Leveraging Open Service Broker to connect SAP Cloud Platform with Azure Services
Published Jun 11 2019 01:00 PM 13.8K Views
Brass Contributor

SAP Cloud Platform and Open Service Broker

A few weeks ago, Harini Gunabalan from the SAP Cloud Platform Product Management published a blog on how to use the Open Service Broker with Azure. Within a few weeks the blog attracted quite a few thousands views and was followed by a series of related blogs by Marius Obert on what you can actually do when combining SAP Cloud Platform, Open Service Broker and Azure.


In this blog I want to outline a few basic things and also get you started.


When I tweeted about Harini's blog there were quite a few questions why this approach should actually be used. From my point of view it addresses one major concern that companies have that want to leverage SAP Cloud Platform. SAP Cloud Platform offers a great platform for SAP customers not only to integrate in existing SAP services, but also build new ones that leverage (business) services that are exposed via this platform. The SAP Cloud Platform is probably SAPs best manifestation of the new "multi-cloud" approach which allows customers to leverage hyperscalers like Microsoft with Azure to "host" SAP services anywhere in the world, really leveraging the infrastructure that Azure provides. With this approach SAP is able to concentrate on three key pillars of SAP Cloud Platform: Extend (existing SAP Fiori services for example exposed via SAP S/4HANA), Integrate and Innovate using new business services (like Master Data or Taxation services).

That is where the real value from my point of view lies when looking at SAP Cloud Platform. (SAP) developers wanting to integrate in existing SAP services or want to leverage business services have a perfect home in the SAP Cloud Platform.


However, when comparing technical services offered by the SAP Cloud Platform with services from Azure, SAP Cloud Platform is does not always offer the same functionalities. That is exactly where the Open Service Broker for Azure (OSBA) comes in. Leveraging OSBA SAP developers can easily consume these services directly from SAP Cloud Platform. They would not even need to know who their Azure admin-colleague is, how to connect to an Azure subscription, evaluate which services are useful, how to connect / authenticate to these services, …
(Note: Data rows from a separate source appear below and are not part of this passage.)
**config.mk**
```make
export PLATFORM = sky130hd
export DESIGN_NAME = olsc_startup_cfg
export DESIGN_NICKNAME = d
export VERILOG_FILES = /design/src/design/olsc_pkg.sv /design/src/design/olsc_cfg_if.sv /design/src/design/olsc_startup_cfg.sv /design/src/design/olsc_lut.sv /design/src/design/olsc_ramp.sv
export SDC_FILE = /design/constraint.sdc
export NUM_CORES = 1
export LEC_CHECK = 0
export ABC_CLOCK_PERIOD_IN_PS = 27000
export BUFFER_PORTS_ARGS = -buffer_cell sky130_fd_sc_hd__clkbuf_2
export CAP_MARGIN = 0
export CORE_ASPECT_RATIO = 0.9
export CORE_MARGIN = 1
export CORE_UTILIZATION = 40
export CTS_CLUSTER_DIAMETER = 80
export DETAILED_ROUTE_END_ITERATION = 16
export PLACE_DENSITY = 0.55
export SKIP_CTS_REPAIR_TIMING = 1
export SYNTH_ARGS = -nofsm -noshare
export SYNTH_HDL_FRONTEND = slang
export SYNTH_SLANG_ARGS = --single-unit
export TNS_END_PERCENT = 1
```
**constraint.sdc**
```tcl
create_clock -name i_mclk -period 27 [get_ports i_mclk]
set_input_delay 4.05 -clock i_mclk [delete_from_list [all_inputs] [get_ports i_mclk]]
set_output_delay 4.05 -clock i_mclk [all_outputs]
set_load 0.005 [all_outputs]
```
**src/design/olsc_pkg.sv**
```systemverilog
`default_nettype none
package olsc_pkg;
  // ==========================================
  // Timing
  localparam int CLK_FREQ_HZ = 20_000_000;
  localparam int RAMP_TICK_US = 1000;
  localparam int RAMP_TICK_CYCLES = CLK_FREQ_HZ / 1_000_000 * RAMP_TICK_US;

  // ==========================================
  // Register map, index times four is the byte address
  localparam int ADDR_W = 12;
  localparam logic [11:0] IDX_SETTINGS = 12'h086;
  localparam logic [11:0] IDX_CTRL = 12'h080;
  localparam logic [11:0] IDX_MAX_SPEED = 12'h081;
  localparam logic [11:0] IDX_STATUS = 12'h082;
  localparam logic [11:0] IDX_FREQ = 12'h083;
  localparam logic [11:0] ADDR_STEP = 12'h004;
  localparam logic [11:0] ADDR_SETTINGS = IDX_SETTINGS * ADDR_STEP;
  localparam logic [11:0] ADDR_CTRL = IDX_CTRL * ADDR_STEP;
  localparam logic [11:0] ADDR_MAX_SPEED = IDX_MAX_SPEED * ADDR_STEP;
  localparam logic [11:0] ADDR_STATUS = IDX_STATUS * ADDR_STEP;
  localparam logic [11:0] ADDR_FREQ = IDX_FREQ * ADDR_STEP;

  // ==========================================
  // Reset values and writable masks
  localparam logic [31:0] SETTINGS_RESET = 32'h0000_0000;
  localparam logic [31:0] SETTINGS_WMASK = 32'h7FFF_FFFF;
  localparam logic [31:0] CTRL_RESET = 32'h0000_0000;
  localparam logic [31:0] CTRL_WMASK = 32'h01FF_0003;
  localparam logic [31:0] MAX_SPEED_RESET = 32'h0000_0064;
  localparam logic [31:0] MAX_SPEED_WMASK = 32'h0000_FFFF;

  // ==========================================
  // Field positions
  localparam int ILIM_LSB = 27;
  localparam int A1_LSB = 23;
  localparam int A2_LSB = 19;
  localparam int AUTO_BIT = 18;
  localparam int THR_LSB = 13;
  localparam int CTRL_RUN_BIT = 0;
  localparam int CTRL_SRC_BIT = 1;
  localparam int CTRL_GCAP_LSB = 16;
  localparam int STATUS_DONE_BIT = 0;
  localparam int STATUS_STATE_LSB = 1;
  localparam int STATUS_SRC_BIT = 3;
  localparam int FREQ_RD_LSB = 16;

  // ==========================================
  // Value widths and scaling
  localparam int CAP_W = 9;
  localparam int RATE_W = 20;
  localparam int PCT_W = 7;
  localparam int ACC_W = 48;
  localparam logic [ACC_W-1:0] A1_SCALE = 48'h0000_0000_03E8;
  localparam logic [ACC_W-1:0] THR_SCALE = 48'h0000_0007_A120;
  localparam logic [PCT_W-1:0] THR_LOW_CODES = 7'h14;
  localparam logic [PCT_W-1:0] THR_LOW_STEP = 7'h02;
  localparam logic [PCT_W-1:0] THR_BASE_HALF = 7'h2D;
  localparam logic [PCT_W-1:0] THR_STEP_HALF = 7'h05;

  // Current in 1/128 A, top codes clamp to the highest limit
  localparam logic [CAP_W-1:0] CAP_TABLE [16] = '{
    9'h00A, 9'h014, 9'h028, 9'h050, 9'h078, 9'h0A0, 9'h0C8, 9'h0F0,
    9'h118, 9'h140, 9'h168, 9'h190, 9'h1B8, 9'h1E0, 9'h1E0, 9'h1E0};
  // Linear coefficient in 0.01 Hz/s
  localparam logic [RATE_W-1:0] A1_TABLE [16] = '{
    20'h0_0001, 20'h0_0005, 20'h0_0064, 20'h0_00FA,
    20'h0_01F4, 20'h0_03E8, 20'h0_09C4, 20'h0_1388,
    20'h0_1D4C, 20'h0_2710, 20'h0_61A8, 20'h0_C350,
    20'h1_24F8, 20'h1_86A0, 20'h7_A120, 20'hF_4240};
  // Quadratic coefficient in 0.01 Hz/s2
  localparam logic [RATE_W-1:0] A2_TABLE [16] = '{
    20'h0_0000, 20'h0_0005, 20'h0_0064, 20'h0_00FA,
    20'h0_01F4, 20'h0_03E8, 20'h0_09C4, 20'h0_1388,
    20'h0_1D4C, 20'h0_2710, 20'h0_61A8, 20'h0_C350,
    20'h1_24F8, 20'h1_86A0, 20'h7_A120, 20'hF_4240};

  typedef enum logic [1:0] {OLSC_IDLE, OLSC_RAMP, OLSC_CLOSED} olsc_state_t;
endpackage
`default_nettype wire

```
**src/design/olsc_cfg_if.sv**
```systemverilog
`timescale 1ns/1ps
`default_nettype none
interface olsc_cfg_if;
  import olsc_pkg::*;
  logic [3:0] ilim_code;
  logic [3:0] a1_code;
  logic [3:0] a2_code;
  logic [4:0] thr_code;
  logic auto_en;
  logic run;
  logic [15:0] max_speed;
  logic [CAP_W-1:0] table_cap;
  logic [RATE_W-1:0] a1_rate;
  logic [RATE_W-1:0] a2_rate;
  logic [PCT_W-1:0] thr_half_pct;
  modport regs (output ilim_code, a1_code, a2_code, thr_code, auto_en, run,
    max_speed, input table_cap);
  modport lut (input ilim_code, a1_code, a2_code, thr_code,
    output table_cap, a1_rate, a2_rate, thr_half_pct);
  modport ramp (input auto_en, run, max_speed, a1_rate, a2_rate, thr_half_pct);
endinterface
`default_nettype wire

```
**src/design/olsc_startup_cfg.sv**
```systemverilog
// ==========================================
// Contract
// - Bits 30-27 pick the open-loop current cap, codes 0h-Dh from 0.078125 A to 3.75 A.
// - Bits 26-23 pick the linear start-up acceleration, 0.01 Hz/s up to 10000 Hz/s.
// - Bits 22-19 pick the quadratic acceleration, zero at code 0h, 10000 Hz/s2 at the top.
// - Bit 18 set hands over on estimator lock, clear hands over at the speed threshold.
// - Bits 17-13 set the handover speed, 1% steps to 20%, then 2.5% steps to 50%.
// - The settings register sits at index 86h and resets to zero.
// - The table cap applies only while the source select is clear, else the general cap.
`timescale 1ns/1ps
`default_nettype none
module olsc_startup_cfg #(
  parameter int P_TICK_CYCLES = olsc_pkg::RAMP_TICK_CYCLES
) (
  input wire logic i_mclk,
  input wire logic i_rst_n,
  input wire logic [olsc_pkg::ADDR_W-1:0] i_avs_address,
  input wire logic i_avs_read,
  input wire logic i_avs_write,
  input wire logic [31:0] i_avs_writedata,
  input wire logic [3:0] i_avs_byteenable,
  output logic [31:0] o_avs_readdata,
  output logic o_avs_waitrequest,
  input wire logic i_estimator_locked,
  output logic [olsc_pkg::CAP_W-1:0] o_ol_current_cap,
  output logic [olsc_pkg::ACC_W-1:0] o_ol_freq,
  output logic [1:0] o_ramp_state,
  output logic o_handoff
);
  import olsc_pkg::*;

  olsc_cfg_if cfg ();

  logic ack_reg;
  logic [31:0] settings_reg;
  logic [31:0] ctrl_reg;
  logic [31:0] max_speed_reg;
  logic done_reg;
  logic [31:0] rdata_reg;
  logic [CAP_W-1:0] cap_reg;
  olsc_state_t ramp_state;
  logic [ACC_W-1:0] ramp_freq;
  logic ramp_handoff;

  // ==========================================
  // Bus handshake, one wait cycle per access
  wire req;
  wire first;
  wire wr_en;
  wire rd_first;
  assign req = i_avs_read | i_avs_write;
  assign first = req & ~ack_reg;
  assign wr_en = i_avs_write & ack_reg;
  assign rd_first = i_avs_read & ~ack_reg;
  assign o_avs_waitrequest = first;

  always_ff @(posedge i_mclk or negedge i_rst_n) begin
    if (!i_rst_n) begin
      ack_reg <= 1'b0;
    end else begin
      ack_reg <= first;
    end
  end

  // ==========================================
  // Address decode
  wire sel_settings;
  wire sel_ctrl;
  wire sel_max_speed;
  wire sel_status;
  wire sel_freq;
  assign sel_settings = i_avs_address == ADDR_SETTINGS;
  assign sel_ctrl = i_avs_address == ADDR_CTRL;
  assign sel_max_speed = i_avs_address == ADDR_MAX_SPEED;
  assign sel_status = i_avs_address == ADDR_STATUS;
  assign sel_freq = i_avs_address == ADDR_FREQ;

  wire [31:0] be_mask;
  assign be_mask = {{8{i_avs_byteenable[3]}}, {8{i_avs_byteenable[2]}},
    {8{i_avs_byteenable[1]}}, {8{i_avs_byteenable[0]}}};

  // ==========================================
  // Register write paths
  wire [31:0] settings_m;
  wire [31:0] ctrl_m;
  wire [31:0] speed_m;
  wire [31:0] settings_next;
  wire [31:0] ctrl_next;
  wire [31:0] max_speed_next;
  wire done_clear;
  wire done_next;
  assign settings_m = SETTINGS_WMASK & be_mask;
  assign ctrl_m = CTRL_WMASK & be_mask;
  assign speed_m = MAX_SPEED_WMASK & be_mask;
  assign settings_next = (wr_en && sel_settings) ?
    ((settings_reg & ~settings_m) | (i_avs_writedata & settings_m)) : settings_reg;
  assign ctrl_next = (wr_en && sel_ctrl) ?
    ((ctrl_reg & ~ctrl_m) | (i_avs_writedata & ctrl_m)) : ctrl_reg;
  assign max_speed_next = (wr_en && sel_max_speed) ?
    ((max_speed_reg & ~speed_m) | (i_avs_writedata & speed_m)) : max_speed_reg;
  assign done_clear = wr_en && sel_status && i_avs_byteenable[0] &&
    i_avs_writedata[STATUS_DONE_BIT];
  assign done_next = ramp_handoff | (done_reg & ~done_clear);

  always_ff @(posedge i_mclk or negedge i_rst_n) begin
    if (!i_rst_n) begin
      settings_reg <= SETTINGS_RESET;
      ctrl_reg <= CTRL_RESET;
      max_speed_reg <= MAX_SPEED_RESET;
      done_reg <= 1'b0;
    end else begin
      settings_reg <= settings_next;
      ctrl_reg <= ctrl_next;
      max_speed_reg <= max_speed_next;
      done_reg <= done_next;
    end
  end

  // ==========================================
  // Fields to the decode and ramp
  wire cap_src;
  wire [CAP_W-1:0] general_cap;
  assign cfg.ilim_code = settings_reg[ILIM_LSB +: 4];
  assign cfg.a1_code = settings_reg[A1_LSB +: 4];
  assign cfg.a2_code = settings_reg[A2_LSB +: 4];
  assign cfg.auto_en = settings_reg[AUTO_BIT];
  assign cfg.thr_code = settings_reg[THR_LSB +: 5];
  assign cfg.run = ctrl_reg[CTRL_RUN_BIT];
  assign cfg.max_speed = max_speed_reg[15:0];
  assign cap_src = ctrl_reg[CTRL_SRC_BIT];
  assign general_cap = ctrl_reg[CTRL_GCAP_LSB +: CAP_W];

  olsc_lut u_lut (
    .i_mclk(i_mclk),
    .i_rst_n(i_rst_n),
    .cfg(cfg.lut)
  );

  olsc_ramp #(
    .P_TICK_CYCLES(P_TICK_CYCLES)
  ) u_ramp (
    .i_mclk(i_mclk),
    .i_rst_n(i_rst_n),
    .cfg(cfg.ramp),
    .i_estimator_locked(i_estimator_locked),
    .o_state(ramp_state),
    .o_freq(ramp_freq),
    .o_handoff(ramp_handoff)
  );

  // ==========================================
  // Current cap selection
  wire [CAP_W-1:0] cap_next;
  assign cap_next = cap_src ? general_cap : cfg.table_cap;

  always_ff @(posedge i_mclk or negedge i_rst_n) begin
    if (!i_rst_n) begin
      cap_reg <= '0;
    end else begin
      cap_reg <= cap_next;
    end
  end

  // ==========================================
  // Read data
  wire [31:0] status_word;
  wire [31:0] freq_word;
  wire [31:0] rd_mux;
  assign status_word = {28'h000_0000, cap_src, ramp_state, done_reg};
  assign freq_word = ramp_freq[FREQ_RD_LSB +: 32];
  assign rd_mux = sel_settings ? settings_reg :
    sel_ctrl ? ctrl_reg :
    sel_max_speed ? max_speed_reg :
    sel_status ? status_word :
    sel_freq ? freq_word : 32'h0000_0000;

  always_ff @(posedge i_mclk or negedge i_rst_n) begin
    if (!i_rst_n) begin
      rdata_reg <= 32'h0000_0000;
    end else if (rd_first) begin
      rdata_reg <= rd_mux;
    end
  end

  assign o_avs_readdata = rdata_reg;
  assign o_ol_current_cap = cap_reg;
  assign o_ol_freq = ramp_freq;
  assign o_ramp_state = ramp_state;
  assign o_handoff = ramp_handoff;

  // ==========================================
  // Further checks
  wire any_sel;
  wire [ACC_W-1:0] thr_check;
  assign any_sel = sel_settings | sel_ctrl | sel_max_speed | sel_status | sel_freq;
  assign thr_check = ACC_W'(cfg.max_speed) * ACC_W'(cfg.thr_half_pct) * THR_SCALE;
endmodule
`default_nettype wire

```
**src/design/olsc_lut.sv**
```systemverilog
`timescale 1ns/1ps
`default_nettype none
module olsc_lut (
  input wire logic i_mclk,
  input wire logic i_rst_n,
  olsc_cfg_if.lut cfg
);
  import olsc_pkg::*;

  // ==========================================
  // Code to value decode
  wire [PCT_W-1:0] thr_code7;
  assign thr_code7 = {2'b00, cfg.thr_code};
  assign cfg.table_cap = CAP_TABLE[cfg.ilim_code];
  assign cfg.a1_rate = A1_TABLE[cfg.a1_code];
  assign cfg.a2_rate = A2_TABLE[cfg.a2_code];
  assign cfg.thr_half_pct = (thr_code7 < THR_LOW_CODES) ?
    (thr_code7 + 7'h01) * THR_LOW_STEP :
    THR_BASE_HALF + (thr_code7 - THR_LOW_CODES) * THR_STEP_HALF;
endmodule
`default_nettype wire

```
**src/design/olsc_ramp.sv**
```systemverilog
`timescale 1ns/1ps
`default_nettype none
module olsc_ramp #(
  parameter int P_TICK_CYCLES = olsc_pkg::RAMP_TICK_CYCLES
) (
  input wire logic i_mclk,
  input wire logic i_rst_n,
  olsc_cfg_if.ramp cfg,
  input wire logic i_estimator_locked,
  output olsc_pkg::olsc_state_t o_state,
  output logic [olsc_pkg::ACC_W-1:0] o_freq,
  output logic o_handoff
);
  import olsc_pkg::*;
  localparam int CNT_W = $clog2(P_TICK_CYCLES);
  localparam logic [CNT_W-1:0] CNT_LAST = CNT_W'(P_TICK_CYCLES - 1);

  if (P_TICK_CYCLES < 2) begin : g_bad_tick
    $error("Tick period too short");
  end

  olsc_state_t state_reg, state_next;
  logic [CNT_W-1:0] cnt_reg;
  logic [ACC_W-1:0] rate_reg;
  logic [ACC_W-1:0] freq_reg;
  logic handoff_reg;

  // ==========================================
  // Handover decision and tick
  wire [ACC_W-1:0] thr_freq;
  wire thr_hit;
  wire hit;
  wire in_ramp;
  wire tick;
  wire [ACC_W-1:0] rate_next;
  wire [ACC_W-1:0] freq_next;
  assign thr_freq = ACC_W'(cfg.max_speed) * ACC_W'(cfg.thr_half_pct) * THR_SCALE;
  assign thr_hit = freq_reg >= thr_freq;
  assign hit = cfg.auto_en ? i_estimator_locked : thr_hit;
  assign in_ramp = (state_reg == OLSC_RAMP) && cfg.run;
  assign tick = in_ramp && (cnt_reg == CNT_LAST);
  assign rate_next = rate_reg + ACC_W'(cfg.a2_rate);
  assign freq_next = freq_reg + ACC_W'(cfg.a1_rate) * A1_SCALE + rate_reg;

  always_comb begin
    state_next = state_reg;
    unique case (state_reg)
      OLSC_IDLE: if (cfg.run) state_next = OLSC_RAMP;
      OLSC_RAMP: begin
        if (!cfg.run) state_next = OLSC_IDLE;
        else if (hit) state_next = OLSC_CLOSED;
      end
      OLSC_CLOSED: if (!cfg.run) state_next = OLSC_IDLE;
    endcase
  end

  // ==========================================
  // Registers
  always_ff @(posedge i_mclk or negedge i_rst_n) begin
    if (!i_rst_n) begin
      state_reg <= OLSC_IDLE;
      handoff_reg <= 1'b0;
    end else begin
      state_reg <= state_next;
      handoff_reg <= in_ramp && hit;
    end
  end

  always_ff @(posedge i_mclk or negedge i_rst_n) begin
    if (!i_rst_n) begin
      cnt_reg <= '0;
    end else begin
      cnt_reg <= (!in_ramp || tick) ? '0 : cnt_reg + 1'b1;
    end
  end

  always_ff @(posedge i_mclk or negedge i_rst_n) begin
    if (!i_rst_n) begin
      rate_reg <= '0;
      freq_reg <= '0;
    end else if (state_reg == OLSC_IDLE) begin
      rate_reg <= '0;
      freq_reg <= '0;
    end else if (tick && !hit) begin
      rate_reg <= rate_next;
      freq_reg <= freq_next;
    end
  end

  assign o_state = state_reg;
  assign o_freq = freq_reg;
  assign o_handoff = handoff_reg;
endmodule
`default_nettype wire

```
==> flow_summary.json <==
{
  "yosys_register_bits": 215,
  "ios": 146,
  "max_stage_delay_ns": 0.77,
  "numCtsBuffers": 30,
  "worstPathMaxFanout": 25,
  "area_delta_synth_final_pct": 9.76,
  "fillers": 6956,
  "path_common_cell": "fa_1",
  "clock-root-buffer": "clkbuf_16",
  "rr_worst_depth": 56,
  "cts_buffer_depth": 3,
  "power_switching_share": 0.292,
  "hold_end": "o_avs_readdata[31]$_DFFE_PN0P_",
  "syn_area_um2": 28000,
  "grt_max_degree": 88,
  "cp-end-kind": "flop",
  "slew_headroom": 0.245,
  "slowest_stage": "xor2_1",
  "firstDrtPassIters": 5,
  "cp.arrival_ns": 15.78,
  "antenna_found_initial": 5,
  "ys_seq_area_frac": 0.192,
  "hold_path.class": "reg2reg",
  "multiInputGateArea_um2": 20400,
  "fp.dieW_um": 281,
  "internal_power_mw": 0.607,
  "globalplace.congestion": 0.896,
  "ys_warn_count": 0,
  "clk_pin_slew_ns": 0.06,
  "synthArstFlopShare": 1.00,
  "synth.distinct_cells": 99,
  "fp.dieH_um": 253,
  "yosys-top-cells-count": "inv_1 (497), ha_1 (381), nand2_1 (305), fa_1 (240), a21oi_1 (233)",
  "wl_per_cell_um": 18.8,
  "route.detailed.drc": 0,
  "vias": 22200,
  "htree_levels": 1,
  "clock_skew_ns": 0.0203,
  "clk_latency_ns": 0.59,
  "rsz0062_at_grt": "no",
  "drt-initial-drc-count": 1188,
  "tns_ns": 0,
  "min_period_over_period": 0.568,
  "coreArea_um2": 68900,
  "numClockSinks": 215,
  "startpoint_type": "flop",
  "setup_viol": 0,
  "synth_edf_count": 0,
  "critPathKind": "reg2reg",
  "dpl.hpwl_mm": 63.4,
  "worstMarginPinSlew_ns": 1.13,
  "synth_top_area_cell": "dfrtp_1",
  "seqPwrFrac": 0.392,
  "drtAntennaViolNets": 0,
  "pwr-share-clk": 0.477,
  "powerDensity_nw_per_um2": 27.9,
  "port-buffer-count": 144,
  "p_sw_mw": 0.250,
  "pwr-share-comb": 0.131,
  "ir_drop_uv": 48.7,
  "fin_crit_ns": 15.34,
  "synth.most_common_cell": "inv_1",
  "overflow": 0,
  "layout-drive-gt1-share": 0.109,
  "yosys_most_used_dff": "dfrtp_1",
  "drv_cap": 0,
  "p_leak_nw": 16.0,
  "min_from": "o_avs_readdata[31]$_DFFE_PN0P_",
  "regArea_um2": 5380,
  "r2r_setup_slack_ns": 11.66,
  "vias_per_cell": 5.23,
  "first_global_vias": 22500,
  "track_usage": 0.231,
  "synth.top_cell.area_share": 0.190,
  "synthesis.nets": 3857,
  "synthesis.instances": 3183,
  "drt-total-wl_mm": 79.6,
  "synthTopCellsByArea": "dfrtp_1 (19%), fa_1 (17%), ha_1 (17%), inv_1 (6.7%), a21oi_1 (4.2%)",
  "finalInstanceArea_um2": 30700,
  "fp-row-count": 91,
  "r2r-end": "u_ramp.rate_reg[36]$_DFFE_PN0P_",
  "finalNetCount": 3960,
  "status": "completed",
  "hold_viol": 0,
  "tritoncts": "yes",
  "required_ns": 27.44,
  "syn_area_per_cell_um2": 8.79,
  "initial_core_util": 0.406,
  "slew_viol_final": 0,
  "holdPathStages": 2,
  "die-area_um2": 71000,
  "grt_pass1_wl_mm": 128,
  "postPlaceCellArea_um2": 29700,
  "fmaxAchievable_ghz": 0.0652
}
[worst max-delay path by stage]
stage | from | end | cells after the start
after global placement | flop | u_ramp.rate_reg[36]$_DFFE_PN0P_ | 56
after global routing | flop | u_ramp.rate_reg[36]$_DFFE_PN0P_ | 55
after CTS | flop | u_ramp.rate_reg[36]$_DFFE_PN0P_ | 58
after floorplan | flop | u_ramp.rate_reg[43]$_DFFE_PN0P_ | 58
final | flop | u_ramp.rate_reg[36]$_DFFE_PN0P_ | 56
after detailed placement | flop | u_ramp.rate_reg[36]$_DFFE_PN0P_ | 56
After an admin has setup OSBA once and connected it to Azure, these services are available for any developer using the SAP Cloud Platform. A SAP developer would not even need to know that these services are coming from Azure. 



So what exactly is this Open Service Broker and why should you use it?

First of all, when you are one developer looking for combining services from SAP Cloud Platform and Azure, you probably don't need it. You can develop your application anywhere and just select the services that you are interested in (if you have access to Azure). However, when you want to provide a platform for the developers in your company, which might not know where and what services are available from Azure as well, OSBA can be a perfect start. You can provide these services to your fellow developers without having them to figure out how to get access to Azure, how to authentication, …

The Open Service Broker API (https://www.openservicebrokerapi.org) defines the interactions between (in this case) the SAP Cloud Platform and the services offered on Azure.

Actually Open Service Broker is not limited to Cloud Foundry, you can also use it for Kubernetes and other open platforms.


In order to get you started with Azure, Microsoft has released the implementation of Open Service Broker for Azure on GitHub (https://github.com/Azure/open-service-broker-azure, https://osba.sh). As of today there are a bunch of stable Azure services available (like PostgreSQL, CosmosDB, …) and lots more currently being evaluated.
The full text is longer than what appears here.